Wenn über den Grill gesprochen und geschrieben wird, dann in der Regel über die gesellschaftlichen Aspekte, nicht über die Küche. Stört Sie das?
Es ärgert mich nicht. Interessant ist, dass die, die seltener da sind, eher die gesellschaftlichen Aspekte betonen, die Gäste, die öfter da waren, die gastronomischen Qualitäten erwähnen. Es geht immer auch um beides.

Auf der Homepage zitieren sie den Restaurantführer Gault Millau und einen Restaurantkritiker, die sich eher nicht so begeistert zeigen. Wieso?

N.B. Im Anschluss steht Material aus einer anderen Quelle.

This is an optimization exercise on Yosys and OpenROAD, whose aim is small area, not a production implementation.
The RTL was checked by simulation tests, not by an equivalence proof against the original design.

==> inputs of trial 52 <==
==> flow/design.v <==
module frond_gang_alu (
    input  wire x,
    input  wire y,
    input  wire ci,
    output wire s,
    output wire co
);
    assign s  = x ^ y ^ ci;
    assign co = (x & y) | (ci & (x ^ y));
endmodule
module frond_gang (
    input  wire          clk,
    input  wire          rst,
    input  wire [63:0]   gang,
    input  wire [1023:0] tt,
    input  wire [63:0]   opa,
    input  wire [63:0]   opb,
    input  wire [63:0]   opc,
    output reg  [63:0]   res,
    output reg  [63:0]   fault,
    output reg  [7:0]    flag_we,
    output reg  [7:0]    flag_c,
    output reg  [7:0]    flag_v,
    output reg  [7:0]    flag_n
);
    integer i, k, b, c;
    reg [64:0] free;
    reg [63:0] base, b8, b16, b32;
    always @(*) begin
        free[0] = 1'b1;
        for (i = 0; i < 64; i = i + 1) begin
            base[i] = free[i] & gang[i];
            b8[i]   = base[i] & (tt[16*i+10 +: 2] == 2'd0);
            b16[i]  = base[i] & (tt[16*i+10 +: 2] == 2'd1);
            b32[i]  = base[i] & (tt[16*i+10 +: 2] == 2'd2);
            free[i+1] = (free[i] & ~gang[i])
                      | ((i >= 7)  ? b8[(i >= 7) ? i - 7 : 0]    : 1'b0)
                      | ((i >= 15) ? b16[(i >= 15) ? i - 15 : 0] : 1'b0)
                      | ((i >= 31) ? b32[(i >= 31) ? i - 31 : 0] : 1'b0);
        end
    end
    reg [15:0] a1_8 [0:7], a0_8 [0:7];
    reg [15:0] a1_16 [0:3], a0_16 [0:3];
    reg [15:0] a1_32 [0:1], a0_32 [0:1];
    reg [7:0]  mix8;
    reg [3:0]  mix16;
    reg [1:0]  mix32;
    reg        mix64;
    always @(*) begin
        for (k = 0; k < 8; k = k + 1)
            for (b = 0; b < 16; b = b + 1) begin
                a1_8[k][b] = 1'b0;
                a0_8[k][b] = 1'b0;
                for (i = 0; i < 8; i = i + 1) begin
                    a1_8[k][b] = a1_8[k][b] | (gang[8*k+i] &  tt[16*(8*k+i)+b]);
                    a0_8[k][b] = a0_8[k][b] | (gang[8*k+i] & ~tt[16*(8*k+i)+b]);
                end
            end
        for (k = 0; k < 4; k = k + 1) begin
            a1_16[k] = a1_8[2*k] | a1_8[2*k+1];
            a0_16[k] = a0_8[2*k] | a0_8[2*k+1];
        end
        for (k = 0; k < 2; k = k + 1) begin
            a1_32[k] = a1_16[2*k] | a1_16[2*k+1];
            a0_32[k] = a0_16[2*k] | a0_16[2*k+1];
        end
        for (k = 0; k < 8; k = k + 1) mix8[k]  = |(a1_8[k]  & a0_8[k]);
        for (k = 0; k < 4; k = k + 1) mix16[k] = |(a1_16[k] & a0_16[k]);
        for (k = 0; k < 2; k = k + 1) mix32[k] = |(a1_32[k] & a0_32[k]);
        mix64 = |((a1_32[0] | a1_32[1]) & (a0_32[0] | a0_32[1]));
    end
    reg [7:0] ok8, okb;   
    reg [3:0] ok16;
    reg [1:0] ok32;
    reg       ok64;
    reg [7:0] gen;        
    always @(*) begin
        for (k = 0; k < 8; k = k + 1)
            gen[k] = ~tt[16*8*k+15] & ~(tt[16*8*k+8] & (&tt[16*8*k+1 +: 7]));
        for (k = 0; k < 8; k = k + 1) ok8[k]  = b8[8*k]   & gen[k]   & ~mix8[k];
        for (k = 0; k < 4; k = k + 1) ok16[k] = b16[16*k] & gen[2*k] & ~mix16[k];
        for (k = 0; k < 2; k = k + 1) ok32[k] = b32[32*k] & gen[4*k] & ~mix32[k];
        ok64 = base[0] & (tt[11:10] == 2'd3) & gen[0] & ~mix64;
        for (k = 0; k < 8; k = k + 1)
            okb[k] = ok8[k] | ((k % 2 == 0) ? ok16[k/2] : 1'b0)
                            | ((k % 4 == 0) ? ok32[k/4] : 1'b0)
                            | ((k == 0) ? ok64 : 1'b0);
    end
    reg [7:0] act, first, last;
    always @(*) begin
        for (c = 0; c < 8; c = c + 1) begin
            act[c]   = ok8[c] | ok16[c/2] | ok32[c/4] | ok64;
            first[c] = okb[c];
            last[c]  = ok8[c] | ((c % 2 == 1) ? ok16[c/2] : 1'b0)
                              | ((c % 4 == 3) ? ok32[c/4] : 1'b0)
                              | ((c == 7) ? ok64 : 1'b0);
        end
    end
    reg [2:0] gop [0:7];
    reg [7:0] sgn, fwe, cin;
    always @(*) begin
        gop[0] = tt[14:12];
        sgn[0] = tt[9];
        fwe[0] = tt[8];
        cin[0] = opc[0];
        for (c = 1; c < 8; c = c + 1) begin
            if (first[c]) begin
                gop[c] = tt[16*8*c+12 +: 3];
                sgn[c] = tt[16*8*c+9];
                fwe[c] = tt[16*8*c+8];
                cin[c] = opc[8*c];
            end else begin
                gop[c] = gop[c-1];
                sgn[c] = sgn[c-1];
                fwe[c] = fwe[c-1];
                cin[c] = cin[c-1];
            end
        end
    end
    reg [7:0]  inv, cs;
    reg [63:0] s, cy;
    reg [7:0]  c7, co;
    always @(*) begin
        for (c = 0; c < 8; c = c + 1) begin
            inv[c] = (gop[c] != 3'd0);
            cs[c]  = (gop[c] == 3'd0) ? cin[c] : (gop[c] == 3'd1) ? ~cin[c] : 1'b1;
        end
    end
    genvar g;
    generate
        for (g = 0; g < 64; g = g + 1) begin : g_bit
            wire xi = opa[g] & gang[g];
            wire yi = (opb[g] & gang[g]) ^ inv[g/8];
            wire ci;
            if (g % 8 == 0) begin : g_first
                if (g == 0) begin : g_zero
                    assign ci = cs[0];
                end else begin : g_chain
                    assign ci = first[g/8] ? cs[g/8] : cy[g-1];
                end
            end else begin : g_mid
                assign ci = cy[g-1];
            end
            frond_gang_alu u_fa (.x(xi), .y(yi), .ci(ci), .s(s[g]), .co(cy[g]));
            if (g % 8 == 7) begin : g_top
                always @(*) begin
                    c7[g/8] = ci;
                    co[g/8] = cy[g];
                end
            end
        end
    endgenerate
    reg [7:0]  ltc, zc, ez, lt, eq;
    reg [64:0] po;
    always @(*) begin
        for (c = 0; c < 8; c = c + 1) begin
            ltc[c] = sgn[c] ? (s[8*c+7] ^ c7[c] ^ co[c]) : ~co[c];
            zc[c]  = ~|s[8*c +: 8];
            ez[c]  = zc[c] & ((c == 0 || first[c]) ? 1'b1 : ez[(c == 0) ? 0 : c - 1]);
        end
        lt[7] = ltc[7];
        eq[7] = ez[7];
        for (c = 6; c >= 0; c = c - 1) begin
            lt[c] = last[c] ? ltc[c] : lt[c+1];
            eq[c] = last[c] ? ez[c]  : eq[c+1];
        end
        po[0] = 1'b0;
        for (i = 0; i < 64; i = i + 1) begin
            if (i % 8 == 0 && first[i/8]) po[i] = 1'b0;
            po[i+1] = po[i] | s[i];
        end
    end
    reg [7:0] ens, neg, kb, selx, sely;
    reg [63:0] res_d, fault_d;
    reg [7:0]  we_d, c_d, v_d, n_d;
    always @(*) begin
        for (c = 0; c < 8; c = c + 1) begin
            ens[c]  = act[c] & (gop[c] == 3'd0 || gop[c] == 3'd1 || gop[c] == 3'd7);
            neg[c]  = (gop[c] == 3'd7) & lt[c];
            kb[c]   = act[c] & ((gop[c] == 3'd2) ? lt[c] : (gop[c] == 3'd3) ? (lt[c] | eq[c]) :
                               (gop[c] == 3'd4) ? eq[c] : 1'b0);
            selx[c] = act[c] & (((gop[c] == 3'd5) & (lt[c] | eq[c])) | ((gop[c] == 3'd6) & ~lt[c]));
            sely[c] = act[c] & (((gop[c] == 3'd5) & ~(lt[c] | eq[c])) | ((gop[c] == 3'd6) & lt[c]));
            for (i = 0; i < 8; i = i + 1)
                res_d[8*c+i] = gang[8*c+i] & ((ens[c] & (s[8*c+i] ^ (neg[c] & po[8*c+i]))) | kb[c] |
                                              (selx[c] & opa[8*c+i]) | (sely[c] & opb[8*c+i]));
            we_d[c] = act[c] & last[c] & fwe[c] & gang[8*c+7];
            c_d[c]  = we_d[c] & ((gop[c] == 3'd0) ? co[c] : ~co[c]);
            v_d[c]  = we_d[c] & (c7[c] ^ co[c]);
            n_d[c]  = we_d[c] & s[8*c+7];
        end
        fault_d = base;
        for (k = 0; k < 8; k = k + 1) fault_d[8*k] = base[8*k] & ~okb[k];
    end
    always @(posedge clk) begin
        if (rst) begin
            res <= 64'd0; fault <= 64'd0;
            flag_we <= 8'd0; flag_c <= 8'd0; flag_v <= 8'd0; flag_n <= 8'd0;
        end else begin
            res <= res_d; fault <= fault_d;
            flag_we <= we_d; flag_c <= c_d; flag_v <= v_d; flag_n <= n_d;
        end
    end
endmodule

Wir hatten die ersten paar Jahre schon das Gefühl, dass wir kaputt geschrieben werden sollten, weil wir vielleicht aus einer Ecke kamen, in der sich einige nicht eingebunden fühlten. Da gab es sehr viel Gegenwind. Und wir haben uns gefragt, wie wir damit umgehen und fanden das dann auch lustig. Es ging sehr wenig um das Produkt, um den Raum oder was getrunken wird, sondern um Gäste, die beschrieben wurden. Das hat uns schon verletzt.

Berlin. Promis. Hot Spot. Was dennoch in der Presse nicht zu finden ist über den Grill Royal – Skandale, Exzesse. Warum nicht?
Wir sind kein Nachtclub. Es wird bei uns viel Wein getrunken und das ist auch herrlich so. Bei uns geht es aber nicht darum, dass die Gäste auf den Tischen tanzen müssen.